Exercise prompt: Where does the word "signed" occur in the entries below? Copy every line that has it.
____ Extracted data
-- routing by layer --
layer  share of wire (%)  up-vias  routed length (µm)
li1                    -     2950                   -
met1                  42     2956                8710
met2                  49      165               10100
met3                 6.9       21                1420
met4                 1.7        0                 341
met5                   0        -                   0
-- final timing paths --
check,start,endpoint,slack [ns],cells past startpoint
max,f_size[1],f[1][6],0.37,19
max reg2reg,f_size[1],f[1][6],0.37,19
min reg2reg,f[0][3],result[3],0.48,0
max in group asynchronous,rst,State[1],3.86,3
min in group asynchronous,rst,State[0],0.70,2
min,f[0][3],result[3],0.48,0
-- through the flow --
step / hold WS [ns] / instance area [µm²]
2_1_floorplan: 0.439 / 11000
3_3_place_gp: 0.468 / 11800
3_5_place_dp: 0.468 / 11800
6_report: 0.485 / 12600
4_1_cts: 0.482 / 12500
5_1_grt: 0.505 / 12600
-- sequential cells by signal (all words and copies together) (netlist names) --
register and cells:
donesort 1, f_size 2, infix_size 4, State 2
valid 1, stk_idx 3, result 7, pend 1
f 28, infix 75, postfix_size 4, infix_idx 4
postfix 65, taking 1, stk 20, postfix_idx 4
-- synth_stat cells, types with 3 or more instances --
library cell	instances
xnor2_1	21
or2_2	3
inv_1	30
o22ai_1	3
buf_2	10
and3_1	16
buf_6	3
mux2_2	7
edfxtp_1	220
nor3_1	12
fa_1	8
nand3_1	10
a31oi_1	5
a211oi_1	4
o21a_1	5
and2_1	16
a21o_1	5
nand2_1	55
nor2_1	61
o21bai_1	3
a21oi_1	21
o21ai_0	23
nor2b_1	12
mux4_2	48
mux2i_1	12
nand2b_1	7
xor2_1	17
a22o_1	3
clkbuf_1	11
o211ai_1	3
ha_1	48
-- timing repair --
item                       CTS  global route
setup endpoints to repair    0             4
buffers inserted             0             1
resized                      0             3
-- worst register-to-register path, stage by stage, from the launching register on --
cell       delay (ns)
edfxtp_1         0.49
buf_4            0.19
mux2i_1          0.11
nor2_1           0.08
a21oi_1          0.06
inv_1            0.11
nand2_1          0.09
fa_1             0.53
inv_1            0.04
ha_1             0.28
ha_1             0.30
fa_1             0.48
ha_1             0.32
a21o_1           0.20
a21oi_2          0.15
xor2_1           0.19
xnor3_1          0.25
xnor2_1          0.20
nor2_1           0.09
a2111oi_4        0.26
File: design.v
module demosaic(clk, reset, in_en, data_in, wr_r, addr_r, wdata_r, rdata_r, wr_g, addr_g, wdata_g, rdata_g, wr_b, addr_b, wdata_b, rdata_b, done);
input clk;
input reset;
input in_en;
input [7:0] data_in;
output reg wr_r;
output reg [13:0] addr_r;
output reg [7:0] wdata_r;
input [7:0] rdata_r;
output reg wr_g;
output reg [13:0] addr_g;
output reg [7:0] wdata_g;
input [7:0] rdata_g;
output reg wr_b;
output reg [13:0] addr_b;
output reg [7:0] wdata_b;
input [7:0] rdata_b;
output reg done;
reg [3:0] state,nextState;
parameter S0=0, S1=1,S6=14,S7=15;
parameter S2_0=2, S2_1=3, S2_2=4;
parameter S3_0=5, S3_1=6, S3_2=7;
parameter S4_0=8, S4_1=9, S4_2=10;
parameter S5_0=11, S5_1=12, S5_2=13;
reg [6:0] col,row;
reg [13:0] r_queue[3:0],g_queue[3:0],b_queue[3:0];
reg [2:0] count;
wire [13:0] position;
assign position={row[6:0],col[6:0]};
always @(*) begin
    case(state)
        S0:begin
			if(&col & &row)nextState<=S1;
            else nextState <= S0;
        end
        S1:begin
            nextState = S7;
        end
        S2_0:begin
            nextState<=S2_1;
        end
        S2_1:begin
            if (count==2) nextState<=S2_2;
            else nextState<=S2_1;            
        end
        S2_2:begin
            nextState<=S6;
        end
        S3_0:begin
            nextState<=S3_1;
        end
        S3_1:begin
            if (count==4) nextState<=S3_2;
            else nextState<=S3_1;            
        end
        S3_2:begin
            nextState<=S6;
        end
        S4_0:begin
            nextState<=S4_1;
        end
        S4_1:begin
            if (count==4) nextState<=S4_2;
            else nextState<=S4_1;            
        end
        S4_2:begin
            nextState<=S6;
        end
        S5_0:begin
            nextState<=S5_1;
        end
        S5_1:begin
            if (count==2) nextState<=S5_2;
            else nextState<=S5_1;            
        end
        S5_2:begin
            nextState<=S6;
        end
        S6:begin
            nextState<=S7;
        end			
		S7:begin
			if (row[0]) begin
                if (col[0]) begin
                    nextState<=S2_0;
                end
                else begin
                    nextState<=S3_0;
                end
            end
            else begin
                if (col[0]) begin
                    nextState<=S4_0;
                end
                else begin
                    nextState<=S5_0;
                end
            end
		end
        default:begin
            nextState = S0;
        end
    endcase
end
always @(posedge clk or posedge reset) begin
    if(reset) state <= S0;
    else state <= nextState;
end
always @(posedge clk) begin
    case (state)
        S0:begin
            if (reset) begin
                wr_r<=0; 
                wr_g<=0; 
                wr_b<=0; 
                row<=0;col<=0;
            end
            else if (in_en) begin
                wr_r<=0;
                wr_g<=0;
                wr_b<=0;
                if (row[0]) begin
                    if (col[0]) begin
                        wr_g<=1;
                    end
                    else begin
                        wr_b<=1;
                    end
                end
                else begin
                    if (col[0]) begin
                        wr_r<=1;
                    end
                    else begin
                        wr_g<=1;
                    end
                end
                addr_r<=position;
                wdata_r<=data_in;
                addr_g<=position;
                wdata_g<=data_in;
                addr_b<=position;
                wdata_b<=data_in;
                col<=col+1;
                if(&col) begin
                    row<=row+1;
                end
            end
        end
        S1:begin
            row<=1;col<=1;
            wr_r<=0;wr_g<=0;wr_b<=0;   
            count<=0;         
        end
        S2_0:begin
            r_queue[0]<=position-128;
            r_queue[1]<=position+128;
            b_queue[0]<=position-1;
            b_queue[1]<=position+1;
        end
        S2_1:begin
            if (count<2) begin
                addr_r<=r_queue[count];
                addr_b<=b_queue[count];
            end
            if (count) begin
                r_queue[count-1]<=rdata_r;
                b_queue[count-1]<=rdata_b;
            end
            count<=count+1;
        end
        S2_2:begin
            wr_r<=1;wr_b<=1;
            addr_r<=position;
            addr_b<=position;
            wdata_r<=(r_queue[0]+r_queue[1])>>1;
            wdata_b<=(b_queue[0]+b_queue[1])>>1;
        end
        S3_0:begin
            g_queue[0]<=position-128;
            g_queue[1]<=position+128;
            g_queue[2]<=position+1;
            g_queue[3]<=position-1;
            r_queue[0]<=position-129;
            r_queue[1]<=position-127;
            r_queue[2]<=position+127;
            r_queue[3]<=position+129;
        end
        S3_1:begin
            if (count<4) begin
                addr_g<=g_queue[count];
                addr_r<=r_queue[count];
            end
            if (count) begin
                g_queue[count-1]<=rdata_g;
                r_queue[count-1]<=rdata_r;
            end
            count<=count+1;
        end
        S3_2:begin
            wr_g<=1;wr_r<=1;
            addr_g<=position;
            addr_r<=position;
            wdata_g<=((g_queue[0]+g_queue[1])+(g_queue[2]+g_queue[3]))>>2;
            wdata_r<=((r_queue[0]+r_queue[1])+(r_queue[2]+r_queue[3]))>>2;            
        end
        S4_0:begin
            g_queue[0]<=position-128;
            g_queue[1]<=position+128;
            g_queue[2]<=position+1;
            g_queue[3]<=position-1;
            b_queue[0]<=position-129;
            b_queue[1]<=position-127;
            b_queue[2]<=position+127;
            b_queue[3]<=position+129;
        end
        S4_1:begin
            if (count<4) begin
                addr_g<=g_queue[count];
                addr_b<=b_queue[count];
            end
            if (count) begin
                g_queue[count-1]<=rdata_g;
                b_queue[count-1]<=rdata_b;
            end
            count<=count+1;
        end
        S4_2:begin
            wr_g<=1;wr_b<=1;
            addr_g<=position;
            addr_b<=position;
            wdata_g<=((g_queue[0]+g_queue[1])+(g_queue[2]+g_queue[3]))>>2;
            wdata_b<=((b_queue[0]+b_queue[1])+(b_queue[2]+b_queue[3]))>>2;
        end
        S5_0:begin
            b_queue[0]<=position-128;
            b_queue[1]<=position+128;
            r_queue[0]<=position-1;
            r_queue[1]<=position+1;
        end
        S5_1:begin
            if (count<2) begin
                addr_r<=r_queue[count];
                addr_b<=b_queue[count];
            end
            if (count) begin
                r_queue[count-1]<=rdata_r;
                b_queue[count-1]<=rdata_b;
            end
            count<=count+1;
        end
        S5_2:begin
            wr_r<=1;wr_b<=1;
            addr_r<=position;
            addr_b<=position;
            wdata_r<=(r_queue[0]+r_queue[1])>>1;
            wdata_b<=(b_queue[0]+b_queue[1])>>1;
        end
        S6:begin
            wr_r<=0;wr_g<=0;wr_b<=0;    
            count<=0;            
            if(col==127) begin
                row<=row+1;
                col<=0;
            end
            else col<=col+1;
        end
        S7:begin
            if (&row) begin
                done<=1;
            end
        end
    endcase
end
endmodule
### design.v
`timescale 1ns/10ps
module  ATCONV(
	input		clk,
	input		reset,
	output	reg	busy,	
	input		ready,	
	output reg	[11:0]	iaddr,
	input signed [12:0]	idata,
	output	reg 	cwr,
	output  reg	[11:0]	caddr_wr,
	output  reg [12:0] 	cdata_wr,
	output	reg 	crd,
	output reg	[11:0] 	caddr_rd,
	input 	[12:0] 	cdata_rd,
	output reg 	csel
	);
reg [5:0] row,col;
reg [12:0] mutiqueue[8:0];
reg [11:0]  L0=0;
reg [4:0] 	count=0;
reg [3:0] state,nextState;
parameter S0=0, S1=1, S2=2 ,S3=3,S4=4,S5=5,S6=6,S7=7,S8=8,S9=9;
wire [12:0] w0=col-2+(row-2<<6);
wire [12:0] w1=col+(row-2<<6);
wire [12:0] w2=col+2+(row-2<<6);
wire [12:0] w3=col-2+(row<<6);
wire [12:0] w4=col+(row<<6);
wire [12:0] w5=col+2+(row<<6);
wire [12:0] w6=col-2+(row+2<<6);
wire [12:0] w7=col+(row+2<<6);
wire [12:0] w8=col+2+(row+2<<6);
wire [12:0] w9=col+2;
wire [12:0] w10=col-2;
wire [12:0] w11=(row<<7)+(col<<1);
wire [12:0] w12=w11+12'd64;
wire [12:0] w13,w14,w15;
assign w13=mutiqueue[0]>mutiqueue[1]?mutiqueue[0]:mutiqueue[1];
assign w14=mutiqueue[2]>mutiqueue[3]?mutiqueue[2]:mutiqueue[3];
assign w15=w13>w14?w13:w14;
always @(*) begin
    case(state)
        S0:begin
			if(~reset & ready)nextState<=S1;
            else nextState <= S0;
        end
        S1:begin
            nextState = S2;
        end
        S2:begin
			if(count==9) nextState = S3;
            else nextState = S2;
        end
		S3:begin
			nextState = S4;
        end
		S4:begin
			nextState = S5;
        end
		S5:begin
			if(&L0) nextState = S6;
		 	else	nextState = S1;
		end
		S6:begin
			nextState = S7;
        end
		S7:begin
            if(count==4) nextState = S8;
		 	else	nextState = S7;
        end
		S8:begin
			if(L0==1023) nextState = S9;
		 	else	nextState = S6;
		end
        default:begin
            nextState = S0;
        end
    endcase
end
always @(posedge clk or posedge reset) begin
    if(reset) state <= S0;
    else state <= nextState;
end
always @(posedge clk) begin
	case (state)
		S0:begin 
			busy<=0;
			iaddr<=0;
			crd<=0;caddr_rd<=0;
			cwr<=0;caddr_wr<=0;cdata_wr<=0;
			crd<=0;caddr_rd<=0;
			csel<=0;
			row<=0;col<=0;
			if(~reset & ready)busy<=1 ;								
		end
		S1:begin
			case (row)
				0,1:begin
					case (col)
						0,1:begin
							mutiqueue[0]<=0;
							mutiqueue[2]<=w9;
							mutiqueue[3]<=w4-col;
							mutiqueue[5]<=w5;
							mutiqueue[6]<=w7-col;
							mutiqueue[8]<=w8;																
						end
						62,63:begin
							mutiqueue[0]<=w10;
							mutiqueue[2]<=63;
							mutiqueue[3]<=w3;
							mutiqueue[5]<=w4+{7'b0,(~col)};
							mutiqueue[6]<=w6;
							mutiqueue[8]<=w7+{7'b0,(~col)};
						end						
						default:begin
							mutiqueue[0]<=w10;
							mutiqueue[2]<=w9;
							mutiqueue[3]<=w3;
							mutiqueue[5]<=w5;
							mutiqueue[6]<=w6;
							mutiqueue[8]<=w8;
						end 
					endcase	
					mutiqueue[1]<=col;
					mutiqueue[7]<=w7;				
				end
				62,63:begin
					case (col)
						0,1:begin
							mutiqueue[0]<=w1-col;
							mutiqueue[2]<=w2;
							mutiqueue[3]<=w4-col;
							mutiqueue[5]<=w5;
							mutiqueue[6]<=4032;
							mutiqueue[8]<=4034+col;																
						end
						62,63:begin
							mutiqueue[0]<=w0;
							mutiqueue[2]<=w1+{7'b0,(~col)};
							mutiqueue[3]<=w3;
							mutiqueue[5]<=w4+{7'b0,(~col)};
							mutiqueue[6]<=4030+col;
							mutiqueue[8]<=4095;
						end						
						default:begin
							mutiqueue[0]<=w0;
							mutiqueue[2]<=w2;
							mutiqueue[3]<=w3;
							mutiqueue[5]<=w5;
							mutiqueue[6]<=4030+col;
							mutiqueue[8]<=4034+col;
						end 
					endcase	
					mutiqueue[1]<=w1;
					mutiqueue[7]<=col+4032;	
				end 
				default:begin
					case (col)
						0,1:begin
							mutiqueue[0]<=w1-col;
							mutiqueue[2]<=w2;
							mutiqueue[3]<=w4-col;
							mutiqueue[5]<=w5;
							mutiqueue[6]<=w7-col;
							mutiqueue[8]<=w8;																
						end
						62,63:begin
							mutiqueue[0]<=w0;
							mutiqueue[2]<=w1+{7'b0,(~col)};
							mutiqueue[3]<=w3;
							mutiqueue[5]<=w4+{7'b0,(~col)};
							mutiqueue[6]<=w6;
							mutiqueue[8]<=w7+{7'b0,(~col)};							
						end						
						default:begin
							mutiqueue[0]<=w0;
							mutiqueue[2]<=w2;
							mutiqueue[3]<=w3;
							mutiqueue[5]<=w5;
							mutiqueue[6]<=w6;
							mutiqueue[8]<=w8;							
						end 
					endcase	
					mutiqueue[1]<=w1;
					mutiqueue[7]<=w7;
				end 
			endcase	
			mutiqueue[4]<=w4;
		end
		S2:begin
			if (count<9) begin
				iaddr<=mutiqueue[count];
			end			
			count<=count+5'b1;
			if (count) begin
				mutiqueue[count-1]<=idata;
			end
		end
		S3:begin
			cdata_wr<=~(((mutiqueue[0][12:4])+(mutiqueue[2][12:4])+
					   (mutiqueue[6][12:4])+(mutiqueue[8][12:4]))+
					  ((mutiqueue[1][12:3])+(mutiqueue[7][12:3]))+
					  ((mutiqueue[3][12:2])+(mutiqueue[5][12:2]))+13'b1100)+
					    mutiqueue[4]+13'b1;
		end
		S4:begin
			if (cdata_wr[12]) begin
				cdata_wr<=0;
			end
			cwr<=1;csel<=0;caddr_wr<=L0;
		end
		S5:begin
			cwr<=0;
			L0<=L0+1;
			count<=0;
			if (col==63)begin
				col<=0;
				row<=row+13'b1;
			end 
			else begin
				col<=col+13'b1;
			end
		end
		S6:begin
			cwr<=0;
			mutiqueue[0]<=w11;
			mutiqueue[1]<=w11+1;
			mutiqueue[2]<=w12;
			mutiqueue[3]<=w12+1;
		end
		S7:begin
			crd<=1;
			csel<=0;
			caddr_rd<=mutiqueue[count];
			if (count) begin
				mutiqueue[count-1]<=cdata_rd;
			end
			count<=count+1;
		end
		S8:begin
			cwr<=1;
			crd<=0;
			csel<=1;
			caddr_wr<=L0;
			L0<=L0+1;
			count<=0;
			if(col==31)begin
				col<=0;
				row<=row+1;
			end 
			else begin
				col<=col+1;
			end				
			if (w15[3:0]) begin
				cdata_wr<= (w15&13'h1ff0)+13'b10000;
			end
			else cdata_wr<=w15&13'h1ff0;
		end
		S9:begin
			busy<=0;
		end
	endcase
end
endmodule
### run.sh
#!/bin/bash
# OpenROAD 26Q1-2900-gdf79404cd8, Yosys 0.63+post, stock flow scripts
make -C /OpenROAD-flow-scripts/flow DESIGN_CONFIG=/design/flow/config.mk WORK_HOME=/design/flow/orfs finish
### config.mk
export PLATFORM = sky130hd
export DESIGN_NAME = ATCONV
export DESIGN_NICKNAME = ATCONV
export VERILOG_FILES = /design/flow/design.v
export SDC_FILE = /design/flow/constraint.sdc
export NUM_CORES = 4
export LEC_CHECK = 1
export CORE_UTILIZATION = 30
### constraint.sdc
current_design ATCONV

set clk_period 11.5
set clk_io_pct 0.2

create_clock -name clk0 -period $clk_period [get_ports {clk}]

set non_clock_inputs [all_inputs -no_clocks]
set_input_delay [expr $clk_period * $clk_io_pct] -clock clk0 $non_clock_inputs
set_output_delay [expr $clk_period * $clk_io_pct] -clock clk0 [all_outputs]
==> run notes <==
Implementation results. The run finished with clean final reports. Wire length of the first global-routing pass landed at 102,000 um. The commonest register cell is sky130_fd_sc_hd__edfxtp_1. Aggregate routed wire length landed at slightly below 70,000 um. Once the clock tree was built, the resizer swapped 0 gates to a different size. Count of mapped cells out of synthesis landed at 1,910. The tool warning count for the run is approximately 48.

Number of inserted diodes landed at 0. Cell internal power was estimated by the tool at 3.98 mW. The worst setup path is launched from a flip-flop.

Fraction of layout cells with a size suffix above 1 landed at 0.107. Clock-pin slew was measured on the worst setup and hold paths at 60 ps. Residual DRC count landed at 0.

Clock tree synthesis selected as its root buffer the cell sky130_fd_sc_hd__clkbuf_16. Hold is met by 471 ps. Via density per instance landed at 5.40.

Total number of vias landed at 15,600. Total clock buffers created by CTS landed at 31. Number of setup buffers added after CTS landed at 0. Net switching power landed at between 3 and 4 mW.

The worst pin sits at a relative slew slack of 0.346. Number of hold-repair buffers added at the cts stage landed at 0. Post-synth tally of flip-flops with integrated enable landed at 283. The netlist uses between 90 and 100 different library cells. Maximum root-to-sink buffer count landed at 3. Core region area landed at ~67,000 um^2. The flow measured a signed area growth from synthesis to layout of 14.5%.

The worst path in the final design needs a cycle of 5810 ps, including I/O delays and setup. Share of the clock period used by the worst path after layout landed at 0.505. Once detail routing completed, the nets flagged for antenna violations numbered 0.

The average instance in the mapped netlist occupies roughly 11 um^2. The worst hold path belongs to the class reg -> reg. Pins over their slew limit in the final report were tallied at 0. The floorplan report gives the top-level pin count as 82. The number of antenna violations at the first check in global routing came to 2.

Number of warnings issued by yosys landed at 1. Yosys reported that registers with async set or reset make up 0.0341. TritonCTS built the clock tree. Per the final timing report, the hold violations number 0.

STA classifies the critical path endpoint as a flip-flop. By startpoint and endpoint, the worst setup path is classified as reg -> reg. Overall die width landed at between 200 and 300 um. Entering global routing, the biggest net connects 37 pins. Clock network power share landed at 0.130.

The floorplan step set the die height to 263 um. The report shows a maximum critical-path fanout of 6. Via count of the first global-routing pass landed at 15,800. Total negative setup slack landed at 0 ps. Of the total power, combinational logic draws 0.663. Power spread over the standard cell area amounts to 312 nW/um^2. Total routing usage reported by global routing landed at 0.209. Initial detailed-routing violation count landed at 1,465. Final setup violation count landed at 0.

The highest clock rate this design can be run at is ~0.17 GHz. In this run the VDD rail shows a maximum IR drop of around 0.47 mV. Switching power as a fraction of the total was reported as 0.455.

The power report attributes to the sequential group a share of 0.207. Required arrival time at the worst endpoint landed at between 10,000 and 15,000 ps. Number of clock sinks seen by CTS landed at 293.

The synthesized netlist occupies a cell area of 20,400 um^2. Clock latency reported for the late side of the worst-skew pair landed at between 500 and 600 ps. Weighted congestion at the end of routability-driven global placement landed at around 1.1. Fraction of the core area occupied by cells at floorplan landed at 0.303. The chip occupies 69,100 um^2. For the pin with the worst max-slew slack, the measured transition is 978 ps. In the final routed layout, each cell accounts on average for 23.8 um. Share of the core filled with cells landed at 0.347. Number of flip-flops and latches in the synthesized netlist landed at 293. Setup repair after global routing left no endpoint under its margin. The placement report lists the number of port buffers as around 80. Count of instantiated cells in the yosys netlist landed at ~1,900. Clock skew on the completed layout was measured at 22.2 ps. Number of search-and-repair iterations in the first detailed-routing pass landed at 7. Chip area from the yosys synthesis statistics landed at 20,400 um^2.

Summed over all nets, the half-perimeter wirelength after detailed placement is approximately 53,000 um. For this run, the register share of the synthesized area comes to 0.429. The run reported a max-capacitance violation count of 0. Number of rows created at floorplan landed at 95.

CTS built an H-tree with a depth of 1. For this design the static power due to leakage is 8.96 nW. The global route stage reports its total congestion overflow as 0. Data arrival time at the worst-slack endpoint landed at 6130 ps.
cell type report:
class / count / area [um^2]
multi-input combinational: 1321 / 10500
timing repair buffer: 145 / 1290
tap: 873 / 1090
sequential: 293 / 8750
clock buffer: 44 / 855
fill: 6594 / 43900
clock inverter: 12 / 91.3
inverter: 210 / 788
flip-flops by register name, indices dropped and copies added (netlist names):
| signal | cells |
|---|---|
| caddr_rd | 12 |
| iaddr | 12 |
| row | 6 |
| crd | 1 |
| csel | 1 |
| caddr_wr | 12 |
| L0 | 12 |
| state | 10 |
| cdata_wr | 13 |
| col | 6 |
| count | 5 |
| busy | 1 |
| cwr | 1 |
| mutiqueue | 201 |
power groups by stage:
stage / Clock [mW] / Sequential, mW / Combinational (mW)
CTS: 0.960 / 1.51 / 4.85
global route: 0.995 / 1.53 / 5.46
finish: 0.947 / 1.51 / 4.84
per-layer routing:
| metal | global-route usage | up-vias | share of wire |
|---|---|---|---|
| met4 | 0.0628 | 6 | 0.040 |
| met2 | 0.302 | 882 | 0.43 |
| met1 | 0.280 | 7526 | 0.39 |
| li1 | - | 7095 | - |
| met5 | 0.00762 | - | 0.0014 |
| met3 | 0.109 | 132 | 0.14 |
logic make-up after synthesis:
| kind of cell | after synthesis | share of synthesized area |
|---|---|---|
| and+or+nand+nor | 526 | 0.128 |
| AOI/OAI and AO/OA | 425 | 0.129 |
| buffers and inverters | 296 | 0.0568 |
| DFF | 293 | 0.429 |
| adders and majority gates | 183 | 0.134 |
| muxes | 95 | 0.0840 |
| xor gates and xnor gates | 92 | 0.0395 |
cell usage in the layout (no fill, tap or decap), types with 9 or more instances in the layout:
| cell | n |
|---|---|
| sky130_fd_sc_hd__nor2_1 | 159 |
| sky130_fd_sc_hd__a22oi_1 | 13 |
| sky130_fd_sc_hd__o211ai_1 | 10 |
| sky130_fd_sc_hd__a21oi_1 | 155 |
| sky130_fd_sc_hd__nand2_1 | 121 |
| sky130_fd_sc_hd__edfxtp_1 | 283 |
| sky130_fd_sc_hd__a21o_1 | 11 |
| sky130_fd_sc_hd__fa_1 | 60 |
| sky130_fd_sc_hd__mux2i_1 | 28 |
| sky130_fd_sc_hd__and2_1 | 32 |
| sky130_fd_sc_hd__xnor2_1 | 55 |
| sky130_fd_sc_hd__nand2b_1 | 16 |
| sky130_fd_sc_hd__buf_4 | 64 |
| sky130_fd_sc_hd__o22ai_1 | 15 |
| sky130_fd_sc_hd__a31oi_1 | 12 |
| sky130_fd_sc_hd__ha_1 | 123 |
| sky130_fd_sc_hd__inv_1 | 209 |
| sky130_fd_sc_hd__nor3_1 | 33 |
| sky130_fd_sc_hd__o21ai_0 | 93 |
| sky130_fd_sc_hd__nor2b_1 | 24 |
| sky130_fd_sc_hd__xor2_1 | 37 |
| sky130_fd_sc_hd__clkbuf_16 | 31 |
| sky130_fd_sc_hd__nand4_1 | 9 |
| sky130_fd_sc_hd__nor4_1 | 11 |
| sky130_fd_sc_hd__mux4_2 | 60 |
| sky130_fd_sc_hd__nand3_1 | 67 |
| sky130_fd_sc_hd__clkdlybuf4s50_1 | 81 |
| sky130_fd_sc_hd__a22o_1 | 10 |
| sky130_fd_sc_hd__a211oi_1 | 9 |
| sky130_fd_sc_hd__o21ai_1 | 15 |
| sky130_fd_sc_hd__a221oi_1 | 10 |
| sky130_fd_sc_hd__clkbuf_1 | 10 |
worst max-delay path: stages, from the launching register on:
cell	delay [ps]
sky130_fd_sc_hd__edfxtp_1	500
sky130_fd_sc_hd__fa_1	630
sky130_fd_sc_hd__fa_1	450
sky130_fd_sc_hd__fa_1	490
sky130_fd_sc_hd__inv_1	50
sky130_fd_sc_hd__fa_1	590
sky130_fd_sc_hd__inv_1	60
sky130_fd_sc_hd__ha_1	290
sky130_fd_sc_hd__a21o_1	150
sky130_fd_sc_hd__a21oi_1	200
sky130_fd_sc_hd__o21ai_0	110
sky130_fd_sc_hd__a21oi_1	210
sky130_fd_sc_hd__nand2b_1	120
sky130_fd_sc_hd__a21boi_0	100
sky130_fd_sc_hd__nor2_1	120
sky130_fd_sc_hd__xor2_1	160
sky130_fd_sc_hd__ha_1	300
sky130_fd_sc_hd__and3_1	180
sky130_fd_sc_hd__a21oi_1	90
sky130_fd_sc_hd__o21ai_0	110
sky130_fd_sc_hd__o41ai_1	330
sky130_fd_sc_hd__xnor2_1	120
sky130_fd_sc_hd__a22o_1	180
Yosys cell counts, drive strengths merged (24+ instances only):
| library cell | number | area share |
|---|---|---|
| xor2 | 37 | 0.016 |
| nor2b | 24 | 0.0074 |
| o21ai | 109 | 0.027 |
| xnor2 | 55 | 0.024 |
| mux4 | 60 | 0.066 |
| fa | 60 | 0.059 |
| and2 | 32 | 0.0098 |
| nor2 | 167 | 0.033 |
| buf | 34 | 0.0086 |
| a21oi | 158 | 0.039 |
| edfxtp | 283 | 0.42 |
| inv | 210 | 0.039 |
| ha | 123 | 0.075 |
| mux2i | 28 | 0.014 |
| nand2 | 122 | 0.023 |
| nand3 | 68 | 0.017 |
| nor3 | 37 | 0.011 |
| clkbuf | 52 | 0.0096 |
final timing paths:
path	from	endpoint	slack (ps)	depth (start not counted)
max	mutiqueue[2][7]$_DFFE_PP_	cdata_wr[12]$_DFFE_PP_	5690	22
max in group asynchronous	reset	state[0]$_DFF_PP1_	9120	2
min reg2reg	state[2]$_DFF_PP0_	state[7]$_DFF_PP0_	470	0
max reg2reg	mutiqueue[2][7]$_DFFE_PP_	cdata_wr[12]$_DFFE_PP_	5690	22
min in group asynchronous	reset	state[6]$_DFF_PP0_	2060	2
min	state[2]$_DFF_PP0_	state[7]$_DFF_PP0_	470	0
metrics by stage:
stage                     cells  power (mW)  instance area [um^2]  setup WS, ps
after floorplan            1910        5.06                 20400          6060
after global placement     2842        6.31                 22400          5650
after detailed placement   2842        6.34                 22400          5670
after CTS                  2898        7.32                 23400          5640
after global routing       2898        7.99                 23400          5330
final                      2898        7.30                 23400          5690
Power figures rest on the tool's default switching activity, not on a simulated workload.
________
Output for this exercise:
	input signed [12:0]	idata,
The worst pin sits at a relative slew slack of 0.346. Number of hold-repair buffers added at the cts stage landed at 0. Post-synth tally of flip-flops with integrated enable landed at 283. The netlist uses between 90 and 100 different library cells. Maximum root-to-sink buffer count landed at 3. Core region area landed at ~67,000 um^2. The flow measured a signed area growth from synthesis to layout of 14.5%.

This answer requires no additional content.